When quantifying SR calcium content and Ca2+ efflux, it is necessary to correct for that fraction of the efflux that is not produced by Na+-Ca2+ exchange and then relate the fluxes to cell volume. This is done by measuring the rate constant of decay of the caffeine response (i) under control conditions (kcont) and (ii) with the Na+-Ca2+ exchange inhibited by 10 mM Ni2+ (kNi). Multiplying the flux by kcont/(kcontkNi) gives the corrected flux. As described in Results, this correction was obtained at both normal and acid pH. This correction assumes that the fractional contributions of Na+-Ca2+ exchange and sarcolemmal Ca2+-ATPase are constant over the range of [Ca2+]i encountered. Evidence supporting this has been published previously (Lamont & Eisner, 1996; Choi et al. 2000). Ca2+ influx on the L-type Ca2+ current was measured by integrating the Ca2+ current from the end of the capacity current upon depolarisation until the end of the pulse. The zero current level was taken as the current level 200 ms before depolarisation. Cell volume was calculated from the cell membrane capacitance and then converted to volume taking a value of 6.76 pF pl−1 (Satoh et al. 1996). It should be noted that, as in our previous work, the SR calcium content and Ca2+ efflux are expressed in relation to total cell volume and not SR or accessible cell volume.

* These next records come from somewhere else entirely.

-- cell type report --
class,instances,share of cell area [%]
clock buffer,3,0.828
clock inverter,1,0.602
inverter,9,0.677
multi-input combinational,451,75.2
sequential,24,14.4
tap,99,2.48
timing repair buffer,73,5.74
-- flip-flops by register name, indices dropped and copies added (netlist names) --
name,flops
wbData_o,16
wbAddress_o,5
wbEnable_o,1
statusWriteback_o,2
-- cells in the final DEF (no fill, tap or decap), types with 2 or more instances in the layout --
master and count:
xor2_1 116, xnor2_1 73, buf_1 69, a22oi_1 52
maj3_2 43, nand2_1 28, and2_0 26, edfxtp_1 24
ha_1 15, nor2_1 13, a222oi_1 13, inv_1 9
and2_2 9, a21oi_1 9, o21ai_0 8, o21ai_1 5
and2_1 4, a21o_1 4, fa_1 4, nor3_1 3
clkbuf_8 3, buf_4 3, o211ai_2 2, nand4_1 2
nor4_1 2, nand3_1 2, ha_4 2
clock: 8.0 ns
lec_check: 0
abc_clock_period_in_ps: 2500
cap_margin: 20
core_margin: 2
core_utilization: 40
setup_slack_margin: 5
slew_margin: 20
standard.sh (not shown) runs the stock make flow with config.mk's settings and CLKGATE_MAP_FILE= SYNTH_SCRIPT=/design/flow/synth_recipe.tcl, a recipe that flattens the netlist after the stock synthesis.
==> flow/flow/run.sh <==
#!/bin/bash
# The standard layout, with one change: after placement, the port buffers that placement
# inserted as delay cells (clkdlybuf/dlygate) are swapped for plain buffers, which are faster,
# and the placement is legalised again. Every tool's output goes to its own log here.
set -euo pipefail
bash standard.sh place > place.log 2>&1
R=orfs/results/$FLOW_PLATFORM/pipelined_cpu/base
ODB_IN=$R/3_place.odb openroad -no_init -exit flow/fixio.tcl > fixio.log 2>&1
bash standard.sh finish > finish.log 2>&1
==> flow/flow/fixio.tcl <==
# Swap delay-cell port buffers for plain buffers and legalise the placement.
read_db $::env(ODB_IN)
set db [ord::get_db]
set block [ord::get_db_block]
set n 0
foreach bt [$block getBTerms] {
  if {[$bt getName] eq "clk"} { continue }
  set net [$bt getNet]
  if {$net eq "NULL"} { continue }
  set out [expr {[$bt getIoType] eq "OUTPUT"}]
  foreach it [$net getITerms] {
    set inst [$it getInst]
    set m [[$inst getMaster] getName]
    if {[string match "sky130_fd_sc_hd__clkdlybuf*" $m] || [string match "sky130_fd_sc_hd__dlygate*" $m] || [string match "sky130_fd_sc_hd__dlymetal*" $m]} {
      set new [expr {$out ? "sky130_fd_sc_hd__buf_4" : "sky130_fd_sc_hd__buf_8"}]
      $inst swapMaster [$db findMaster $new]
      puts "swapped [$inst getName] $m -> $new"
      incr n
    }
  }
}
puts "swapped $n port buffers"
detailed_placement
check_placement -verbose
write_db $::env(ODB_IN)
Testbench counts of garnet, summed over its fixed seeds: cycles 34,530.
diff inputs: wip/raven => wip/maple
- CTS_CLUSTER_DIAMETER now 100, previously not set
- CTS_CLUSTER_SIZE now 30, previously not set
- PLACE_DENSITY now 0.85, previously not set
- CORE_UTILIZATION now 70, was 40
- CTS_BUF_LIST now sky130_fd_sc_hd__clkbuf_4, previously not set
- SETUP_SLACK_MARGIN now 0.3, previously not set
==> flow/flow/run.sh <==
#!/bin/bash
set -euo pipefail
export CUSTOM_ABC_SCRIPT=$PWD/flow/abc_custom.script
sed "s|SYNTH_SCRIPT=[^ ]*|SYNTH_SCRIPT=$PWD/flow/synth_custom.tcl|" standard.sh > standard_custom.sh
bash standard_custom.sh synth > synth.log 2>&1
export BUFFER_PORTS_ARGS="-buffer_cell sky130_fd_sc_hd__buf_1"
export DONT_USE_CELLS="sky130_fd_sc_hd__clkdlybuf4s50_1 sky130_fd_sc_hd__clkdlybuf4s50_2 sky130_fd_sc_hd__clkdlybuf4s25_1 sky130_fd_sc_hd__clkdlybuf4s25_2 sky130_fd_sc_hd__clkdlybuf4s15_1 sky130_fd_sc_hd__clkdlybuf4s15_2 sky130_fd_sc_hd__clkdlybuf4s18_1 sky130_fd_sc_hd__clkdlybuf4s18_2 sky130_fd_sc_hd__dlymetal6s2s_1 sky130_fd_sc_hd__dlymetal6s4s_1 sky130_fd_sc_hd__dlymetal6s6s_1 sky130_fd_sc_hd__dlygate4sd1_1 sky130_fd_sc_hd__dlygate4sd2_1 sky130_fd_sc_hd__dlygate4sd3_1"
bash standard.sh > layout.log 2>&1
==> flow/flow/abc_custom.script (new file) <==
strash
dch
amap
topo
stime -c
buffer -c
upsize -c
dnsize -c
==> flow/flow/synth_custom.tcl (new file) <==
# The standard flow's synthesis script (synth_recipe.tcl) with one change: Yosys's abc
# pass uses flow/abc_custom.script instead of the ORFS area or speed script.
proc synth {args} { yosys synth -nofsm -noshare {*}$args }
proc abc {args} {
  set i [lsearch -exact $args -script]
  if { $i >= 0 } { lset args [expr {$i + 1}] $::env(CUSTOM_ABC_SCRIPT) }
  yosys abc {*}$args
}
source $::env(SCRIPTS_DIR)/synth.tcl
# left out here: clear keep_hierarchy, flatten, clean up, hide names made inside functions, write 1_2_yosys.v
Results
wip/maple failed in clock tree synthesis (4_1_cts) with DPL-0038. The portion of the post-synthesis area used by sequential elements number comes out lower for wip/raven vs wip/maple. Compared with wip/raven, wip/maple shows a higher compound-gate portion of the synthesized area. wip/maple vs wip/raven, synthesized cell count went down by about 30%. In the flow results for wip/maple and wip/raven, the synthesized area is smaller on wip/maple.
From an optimization exercise on the open Yosys and OpenROAD flow, aimed at small area and a short achievable clock period; shortcuts taken in it are not production practice. In this exercise RTL edits were held to simulation tests only and were not proved equivalent to the original. Power is estimated from default activity; no workload was simulated.

## singlecycle
module singlecycle (
  input  logic  clk, rst,
  input  logic [31:0] sw, btn,
  input  logic [31:0] instr,
  input  logic [31:0] dmem_rdata,
  output logic [8:0]  dmem_addr,
  output logic [31:0] dmem_wdata,
  output logic        dmem_we,
  output logic [31:0] hex0, hex1, hex2, hex3, hex4, hex5, hex6, hex7, ledr, ledg, lcd,
  output logic [31:0] pcdebug
);
Settings: LEC_CHECK=0, CAP_MARGIN=10, CORE_MARGIN=2, CORE_UTILIZATION=45, CTS_BUF_LIST=sky130_fd_sc_hd__clkbuf_4, PLACE_DENSITY=0.6, SETUP_SLACK_MARGIN=5, SLEW_MARGIN=10, SYNTH_HIERARCHICAL=1, SYNTH_MINIMUM_KEEP_SIZE=3000, TNS_END_PERCENT=10; clock period 14.0 ns.
standard.sh (not shown) runs the stock make flow with config.mk's settings and CLKGATE_MAP_FILE= SYNTH_SCRIPT=/design/flow/synth_recipe.tcl, a recipe that flattens the netlist after the stock synthesis.
==> flow/flow/run.sh <==
#!/bin/bash
# The standard layout (the standard.sh, all ORFS steps unchanged) with one
# difference: the buffers that buffer_ports puts on every input and output
# port are buf_1 cells (resized later by repair where timing needs it)
# instead of the default clkdlybuf4s50_1 delay cells.
set -euo pipefail
bash standard.sh 'BUFFER_PORTS_ARGS=-buffer_cell sky130_fd_sc_hd__buf_1' finish > standard.log 2>&1
==> next run, changes <==
==> flow/flow/run.sh (replaced) <==
#!/bin/bash
# The standard layout (the standard.sh, all ORFS steps) with two changes:
# - synthesis runs flow/synth.tcl: the standard flow's synthesis script with a different
#   ABC script (flow/abc.script) for mapping the logic;
# - the buffers that buffer_ports puts on every input and output port are
#   buf_1 cells (resized later by repair where timing needs it) instead of the
#   default clkdlybuf4s50_1 delay cells.
# make's and the tools' full output goes to standard.log; ORFS keeps each
# step's log under orfs/logs.
set -euo pipefail
export FLOW_ABC_SCRIPT="$PWD/flow/abc.script"
bash standard.sh "SYNTH_SCRIPT=$PWD/flow/synth.tcl" \
  'BUFFER_PORTS_ARGS=-buffer_cell sky130_fd_sc_hd__buf_1' finish > standard.log 2>&1
==> flow/flow/abc.script (new file) <==
&get -n
&st
&dch
&nf
&st
&syn2
&if -g -K 6
&synch2
&nf
&st
&syn2
&if -g -K 6
&synch2
&nf -R 1000
&put
buffer -c
topo
stime -c
upsize -c
dnsize -c
==> flow/flow/synth.tcl (new file) <==
# The standard flow's synthesis script (synth_recipe.tcl), unchanged except that the ABC
# run that maps the logic to cells uses flow/abc.script: ORFS's speed script
# with two rounds of restructuring instead of five and more area-recovery
# rounds in the last mapping. Flip-flops are mapped before ABC, so the
# registers, their names and their cells are the standard synthesis's.
proc synth {args} { yosys synth -nofsm -noshare {*}$args }
proc abc {args} {
  set i [lsearch -exact $args -script]
  if {$i >= 0} { lset args [expr {$i + 1}] $::env(FLOW_ABC_SCRIPT) }
  yosys abc {*}$args
}
source $::env(SCRIPTS_DIR)/synth.tcl
# left out here: clear keep_hierarchy, flatten, clean up, hide names made inside functions, write 1_2_yosys.v
--- a/flow/config.mk
+++ b/flow/config.mk
@@ -9,3 +9,3 @@
 export CORE_MARGIN = 2
-export CORE_UTILIZATION = 45
+export CORE_UTILIZATION = 50
 export CTS_BUF_LIST = sky130_fd_sc_hd__clkbuf_4
With this change the flow produced a layout that fails on max-capacitance violations, max-slew violations.
Via count falls by 0.68%.
Sequential cell count is unchanged.
Final cell count falls by 3.2%.
Background: an optimization exercise with open tools, aiming at small area, a short achievable clock period and few clock cycles. Do not read the settings as production practice.
Function was checked by simulation only, so behaviour that the tests miss may differ from the original.

==> flow/design.v (outline; a module is shown in full before it is edited, if it fits) <==
// module rv32i_alu: 70 lines
// module rv32i_register: 62 lines
// module rv32i_csr: 247 lines
// module rv32c_decompress: 372 lines
// module rv32i_core: 466 lines
// module spi_mem: 449 lines
// module mem_ctl: 298 lines
// module cpu_top: 83 lines
module cpu_top (
    input  wire       clk,
    input  wire       rst_n,
    input  wire [1:0] boot_mode,      
    output wire       flash_cs_n,
    output wire       ram_cs_n,
    output wire       qspi_sck,
    input  wire [3:0] qspi_io_in,
    output wire [3:0] qspi_io_out,
    output wire [3:0] qspi_io_oe,
    output wire       error_flag
);
  // ...
==> flow/run.sh <==
#!/bin/bash
# synth_recipe.tcl (not shown) runs the flow's synth.tcl, then flattens the netlist and writes it again
# the make line also repeats each setting of config.mk as NAME=value (left out here)
make -C /OpenROAD-flow-scripts/flow DESIGN_CONFIG=/design/flow/config.mk WORK_HOME=/design/flow/orfs CLKGATE_MAP_FILE= SYNTH_SCRIPT=/design/flow/synth_recipe.tcl finish
==> flow/config.mk <==
export PLATFORM = sky130hd
export DESIGN_NAME = cpu_top
export DESIGN_NICKNAME = cpu_top
export VERILOG_FILES = /design/flow/design.v
export SDC_FILE = /design/flow/constraint.sdc
export NUM_CORES = 8
export LEC_CHECK = 0
export CAP_MARGIN = 20
export CORE_MARGIN = 2
export CORE_UTILIZATION = 40
export SLEW_MARGIN = 20
==> flow/constraint.sdc <==
create_clock -name core_clock -period 10.0 [get_ports {clk}]
set_input_delay 2.0000 -clock core_clock [delete_from_list [all_inputs] [get_ports {clk}]]
set_output_delay 2.0000 -clock core_clock [all_outputs]
set_load 0.01 [all_outputs]
==> results.toml, run 1 <==
[run_status]
outcome = "complete, no violations"

[layout]
post-route-util = 0.4459
multi_input_area_share = 0.4515
multi_input_area_um2 = 58060
sh_seq_area = 0.4183
signal_buffers = 378
dominant_cells = "multi-input combinational cells"
design.seq.count = 2148

[power_and_ir_drop]
irDropWorstVdd_v = 0.0001409
intPower_mw = 13.86
power.share.clock = 0.502

[hold_path]
min_to = "mem_ctrl.spi_mem_inst.sample_trigger_d1"
holdPathStages = 0

[clocking]
clkLatencyLatePin_ns = 0.99
clock_sinks = 2148

[critical_path]
reg2reg_setup_slack_ns = 3.98
endpoint = "cpu_core.ex_alu_result[31]"

[yosys]
synthAdderAreaFrac = 0.02302
synth_area_um2 = 116000

[global_route]
grt_pass1_vias = 104800
grt_overflow = 0
grt_use_met3 = 0.1223

[floorplanning]
dieArea_um2 = 294300

[timing]
setup_tns_ns = 0
finalHoldViolCount = 0
clock_skew_ns = 0.09233
finalSetupViolations = 0

[detailed_routing]
wl_met2_mm = 229.8

[placed_design]
place_congestion = 1.050
io_buffers = 19
Testbench counts, summed over its fixed seeds: cycles 9,990,920.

Measurement of Ca2+ buffering and total calcium

This was done as described previously (Trafford et al. 1999). Briefly, Ca2+ is released from the SR using 20 mM caffeine. The corrected integral (see above) of the resulting Na+-Ca2+ exchange current gives a measure of changes of total calcium which can then be related to the simultaneously recorded free Ca2+. The buffering curve can then be used to calculate changes of total calcium from those of free Ca2+ in the same cell. Since this method provides no direct information about buffering properties at levels of [Ca2+]i below the resting level, we have expressed total calcium measurements in terms of changes above resting.

Statistics

All data are presented as the mean ± standard error of the mean for n cells. Unless otherwise indicated tests of significance have been performed using a paired t test.

RESULTS

The effect of acidosis on the systolic Ca2+ transient

In initial experiments (not shown) we found that the application of butyrate (30-60 mM) resulted in an immediate decrease of systolic [Ca2+]i followed by a recovery over the next minute. One possible explanation of this recovery (see Introduction) is that Na+-dependent pHi-regulating mechanisms produce an increase of [Na+]i which, in turn, increases SR calcium content. In order to investigate this possibility, we have performed experiments in which Na+-H+ exchange is inhibited with DMA. Since the experiments were also carried out in HCO3-free solutions, recovery from acid loads would have been inhibited completely (Lagadic-Gossman et al. 1992).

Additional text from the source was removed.